* Task to complete: Send back all of the data, word for word.

*** Opening of Raw data ***

What follows belongs to an exercise in optimizing a design on an open flow for small area; a production flow would make more cautious choices. In this exercise RTL edits were held to simulation tests only and were not proved equivalent to the original. No activity file was given, so power comes from the tool's default toggle rates.

==> flow/design.v (excerpt) <==
module ivt_remote_core (
  input  wire        clk,
  input  wire        rst,           
  input  wire        req_valid,
  output wire        req_ready,
  input  wire [31:0] req_word,
  output wire        resp_valid,
  output wire [31:0] resp_stat,
  output wire [31:0] resp_result,
  input  wire [9:0]  pk_addr,
  output wire [7:0]  pk_data
);
Settings: LEC_CHECK=0, ABC_AREA=1, CAP_MARGIN=20, CORE_MARGIN=2, CORE_UTILIZATION=40, SLEW_MARGIN=20; clock period 10.0 ns.
standard.sh (not shown) runs the stock make flow with config.mk's settings and CLKGATE_MAP_FILE= SYNTH_SCRIPT=/design/flow/synth_recipe.tcl, a recipe that flattens the netlist after the stock synthesis.
==> flow/flow/run.sh <==
#!/bin/bash
# Own layout flow: the standard flow (standard.sh) with three changes in
# how the layout is made:
#  - synthesis maps the logic with an area-oriented ABC script
#    (flow/abc_area.script, used in place of ORFS's abc_area.script; the
#    rest of the synthesis, and so every register and its name, is the
#    standard one);
#  - port buffering uses the smallest buffer cell (every port still gets
#    its buffer);
#  - clock tree synthesis uses the options in flow/cts_args.txt.
# Each step's full output goes to a log file in this folder (synth.log,
# layout.log); ORFS's own per-step logs stay under orfs/logs/.
set -euo pipefail
W=$(pwd)

rm -rf "$W/scripts_area"
cp -r "$FLOW_HOME/scripts" "$W/scripts_area"
cp "$W/flow/abc_area.script" "$W/scripts_area/abc_area.script"

SCRIPTS_DIR="$W/scripts_area" bash "$W/standard.sh" synth > "$W/synth.log" 2>&1

export BUFFER_PORTS_ARGS="-buffer_cell sky130_fd_sc_hd__buf_1"
if [[ -s "$W/flow/cts_args.txt" ]]; then
  export CTS_ARGS="$(cat "$W/flow/cts_args.txt")"
fi
bash "$W/standard.sh" > "$W/layout.log" 2>&1
==> flow/flow/abc_area.script <==
strash
&get -n
&st
&b
&dch
&nf -R 1000 -p -F 8 -A 4 -a
&put
==> flow/flow/cts_args.txt <==
-sink_clustering_enable -repair_clock_nets -dont_use_dummy_load -buf_list sky130_fd_sc_hd__clkbuf_4
The baseline completed without violations.
==> next run, changes <==
==> flow/flow/cts_args.txt (replaced) <==
-sink_clustering_enable -repair_clock_nets -dont_use_dummy_load -buf_list sky130_fd_sc_hd__clkbuf_2
=>
- The changed run finished clean
- worst setup slack gains 17 ps
- register-to-register slack hardly moves
- clock skew went up by 13 ps
- cell count is unchanged

* * *

## build 70
ivt_remote_core, a different RTL version from the one above (not shown whole).
For scale: about 830 cells after synthesis, ~250 flip-flops, ~120 I/O pins.
// ivt_remote_core
module ivt_remote_core (
  input  wire        clk,
  input  wire        rst,           
  input  wire        req_valid,
  output wire        req_ready,
  input  wire [31:0] req_word,
  output wire        resp_valid,
  output wire [31:0] resp_stat,
  output wire [31:0] resp_result,
  input  wire [9:0]  pk_addr,
  output wire [7:0]  pk_data
);
  localparam [3:0] OP_REV    = 4'h1;
  localparam [3:0] OP_ENCT   = 4'h2;
  localparam [3:0] OP_ENCF   = 4'h3;
  localparam [3:0] OP_ENCP   = 4'h4;
  localparam [3:0] OP_ENCI   = 4'h5;
  localparam [3:0] OP_PCLR   = 4'h6;
  localparam [3:0] OP_PXOR   = 4'h7;
  localparam [3:0] OP_PFOLD  = 4'h8;
  localparam [3:0] OP_BUILD  = 4'h9;
  localparam [3:0] OP_ENCODE = 4'hA;
  localparam [3:0] OP_SEND   = 4'hB;
  localparam [3:0] OP_FWR    = 4'hC;
  localparam [3:0] OP_FRD    = 4'hD;
  localparam [3:0] OP_PRD    = 4'hE;
  localparam [3:0] C_NONE         = 4'h0;
  localparam [3:0] C_PWR_MISSING  = 4'h1;
  localparam [3:0] C_PWR_CONFLICT = 4'h2;
  localparam [3:0] C_TEMP_MISSING = 4'h3;
  localparam [3:0] C_TEMP_RANGE   = 4'h4;
  localparam [3:0] C_FAN_MISSING  = 4'h5;
  ...
Settings: LEC_CHECK=0, ABC_AREA=1, CAP_MARGIN=20, CORE_MARGIN=2, CORE_UTILIZATION=40, SLEW_MARGIN=20; clock period 10.0 ns.
==> flow/flow/cts_args.txt <==
-sink_clustering_enable -repair_clock_nets -dont_use_dummy_load -buf_list sky130_fd_sc_hd__clkbuf_2
Scripts as last shown in full above: flow/flow/run.sh, flow/flow/abc_area.script
diff inputs: build 70 => build 64
--- a/flow/flow/abc_area.script
+++ b/flow/flow/abc_area.script
@@ -3,2 +3,3 @@
 &st
+&deepsyn -T 60
 &b
==> flow/flow/cts_args.txt <==
-sink_clustering_enable -repair_clock_nets -dont_use_dummy_load -buf_list {sky130_fd_sc_hd__clkbuf_2 sky130_fd_sc_hd__clkbuf_4}
==> comparison <==
In build 64 the distinct cell type count after synthesis turned out 2 higher than in build 70. In the flow results for build 70 and build 64, the clock network fraction of total power is larger on build 64. Per the comparison of build 64 with build 70, final area went up about 0.66%; final cell count moved down; final setup slack of the worst path dropped 0.14 ns. | cell area after technology mapping | lower: build 64 |. Going from build 70 to build 64, placed instance area went down 110 um^2, overall power consumption went up 5.8%, initial core utilization went down 0.22 points, count of cell instances traversed by the critical path went up 3.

*** Close of Raw data ***

* Answer to this exercise:
What follows belongs to an exercise in optimizing a design on an open flow for small area; a production flow would make more cautious choices. In this exercise RTL edits were held to simulation tests only and were not proved equivalent to the original. No activity file was given, so power comes from the tool's default toggle rates.

==> flow/design.v (excerpt) <==
module ivt_remote_core (
  input  wire        clk,
  input  wire        rst,           
  input  wire        req_valid,
  output wire        req_ready,
  input  wire [31:0] req_word,
  output wire        resp_valid,
  output wire [31:0] resp_stat,
  output wire [31:0] resp_result,
  input  wire [9:0]  pk_addr,
  output wire [7:0]  pk_data
);
Settings: LEC_CHECK=0, ABC_AREA=1, CAP_MARGIN=20, CORE_MARGIN=2, CORE_UTILIZATION=40, SLEW_MARGIN=20; clock period 10.0 ns.
standard.sh (not shown) runs the stock make flow with config.mk's settings and CLKGATE_MAP_FILE= SYNTH_SCRIPT=/design/flow/synth_recipe.tcl, a recipe that flattens the netlist after the stock synthesis.
==> flow/flow/run.sh <==
#!/bin/bash
# Own layout flow: the standard flow (standard.sh) with three changes in
# how the layout is made:
#  - synthesis maps the logic with an area-oriented ABC script
#    (flow/abc_area.script, used in place of ORFS's abc_area.script; the
#    rest of the synthesis, and so every register and its name, is the
#    standard one);
#  - port buffering uses the smallest buffer cell (every port still gets
#    its buffer);
#  - clock tree synthesis uses the options in flow/cts_args.txt.
# Each step's full output goes to a log file in this folder (synth.log,
# layout.log); ORFS's own per-step logs stay under orfs/logs/.
set -euo pipefail
W=$(pwd)

rm -rf "$W/scripts_area"
cp -r "$FLOW_HOME/scripts" "$W/scripts_area"
cp "$W/flow/abc_area.script" "$W/scripts_area/abc_area.script"

SCRIPTS_DIR="$W/scripts_area" bash "$W/standard.sh" synth > "$W/synth.log" 2>&1

export BUFFER_PORTS_ARGS="-buffer_cell sky130_fd_sc_hd__buf_1"
if [[ -s "$W/flow/cts_args.txt" ]]; then
  export CTS_ARGS="$(cat "$W/flow/cts_args.txt")"
fi
bash "$W/standard.sh" > "$W/layout.log" 2>&1
==> flow/flow/abc_area.script <==
strash
&get -n
&st
&b
&dch
&nf -R 1000 -p -F 8 -A 4 -a
&put
==> flow/flow/cts_args.txt <==
-sink_clustering_enable -repair_clock_nets -dont_use_dummy_load -buf_list sky130_fd_sc_hd__clkbuf_4
The baseline completed without violations.
==> next run, changes <==
==> flow/flow/cts_args.txt (replaced) <==
-sink_clustering_enable -repair_clock_nets -dont_use_dummy_load -buf_list sky130_fd_sc_hd__clkbuf_2
=>
- The changed run finished clean
- worst setup slack gains 17 ps
- register-to-register slack hardly moves
- clock skew went up by 13 ps
- cell count is unchanged

* * *

## build 70
ivt_remote_core, a different RTL version from the one above (not shown whole).
For scale: about 830 cells after synthesis, ~250 flip-flops, ~120 I/O pins.
// ivt_remote_core
module ivt_remote_core (
  input  wire        clk,
  input  wire        rst,           
  input  wire        req_valid,
  output wire        req_ready,
  input  wire [31:0] req_word,
  output wire        resp_valid,
  output wire [31:0] resp_stat,
  output wire [31:0] resp_result,
  input  wire [9:0]  pk_addr,
  output wire [7:0]  pk_data
);
  localparam [3:0] OP_REV    = 4'h1;
  localparam [3:0] OP_ENCT   = 4'h2;
  localparam [3:0] OP_ENCF   = 4'h3;
  localparam [3:0] OP_ENCP   = 4'h4;
  localparam [3:0] OP_ENCI   = 4'h5;
  localparam [3:0] OP_PCLR   = 4'h6;
  localparam [3:0] OP_PXOR   = 4'h7;
  localparam [3:0] OP_PFOLD  = 4'h8;
  localparam [3:0] OP_BUILD  = 4'h9;
  localparam [3:0] OP_ENCODE = 4'hA;
  localparam [3:0] OP_SEND   = 4'hB;
  localparam [3:0] OP_FWR    = 4'hC;
  localparam [3:0] OP_FRD    = 4'hD;
  localparam [3:0] OP_PRD    = 4'hE;
  localparam [3:0] C_NONE         = 4'h0;
  localparam [3:0] C_PWR_MISSING  = 4'h1;
  localparam [3:0] C_PWR_CONFLICT = 4'h2;
  localparam [3:0] C_TEMP_MISSING = 4'h3;
  localparam [3:0] C_TEMP_RANGE   = 4'h4;
  localparam [3:0] C_FAN_MISSING  = 4'h5;
  ...
Settings: LEC_CHECK=0, ABC_AREA=1, CAP_MARGIN=20, CORE_MARGIN=2, CORE_UTILIZATION=40, SLEW_MARGIN=20; clock period 10.0 ns.
==> flow/flow/cts_args.txt <==
-sink_clustering_enable -repair_clock_nets -dont_use_dummy_load -buf_list sky130_fd_sc_hd__clkbuf_2
Scripts as last shown in full above: flow/flow/run.sh, flow/flow/abc_area.script
diff inputs: build 70 => build 64
--- a/flow/flow/abc_area.script
+++ b/flow/flow/abc_area.script
@@ -3,2 +3,3 @@
 &st
+&deepsyn -T 60
 &b
==> flow/flow/cts_args.txt <==
-sink_clustering_enable -repair_clock_nets -dont_use_dummy_load -buf_list {sky130_fd_sc_hd__clkbuf_2 sky130_fd_sc_hd__clkbuf_4}
==> comparison <==
In build 64 the distinct cell type count after synthesis turned out 2 higher than in build 70. In the flow results for build 70 and build 64, the clock network fraction of total power is larger on build 64. Per the comparison of build 64 with build 70, final area went up about 0.66%; final cell count moved down; final setup slack of the worst path dropped 0.14 ns. | cell area after technology mapping | lower: build 64 |. Going from build 70 to build 64, placed instance area went down 110 um^2, overall power consumption went up 5.8%, initial core utilization went down 0.22 points, count of cell instances traversed by the critical path went up 3.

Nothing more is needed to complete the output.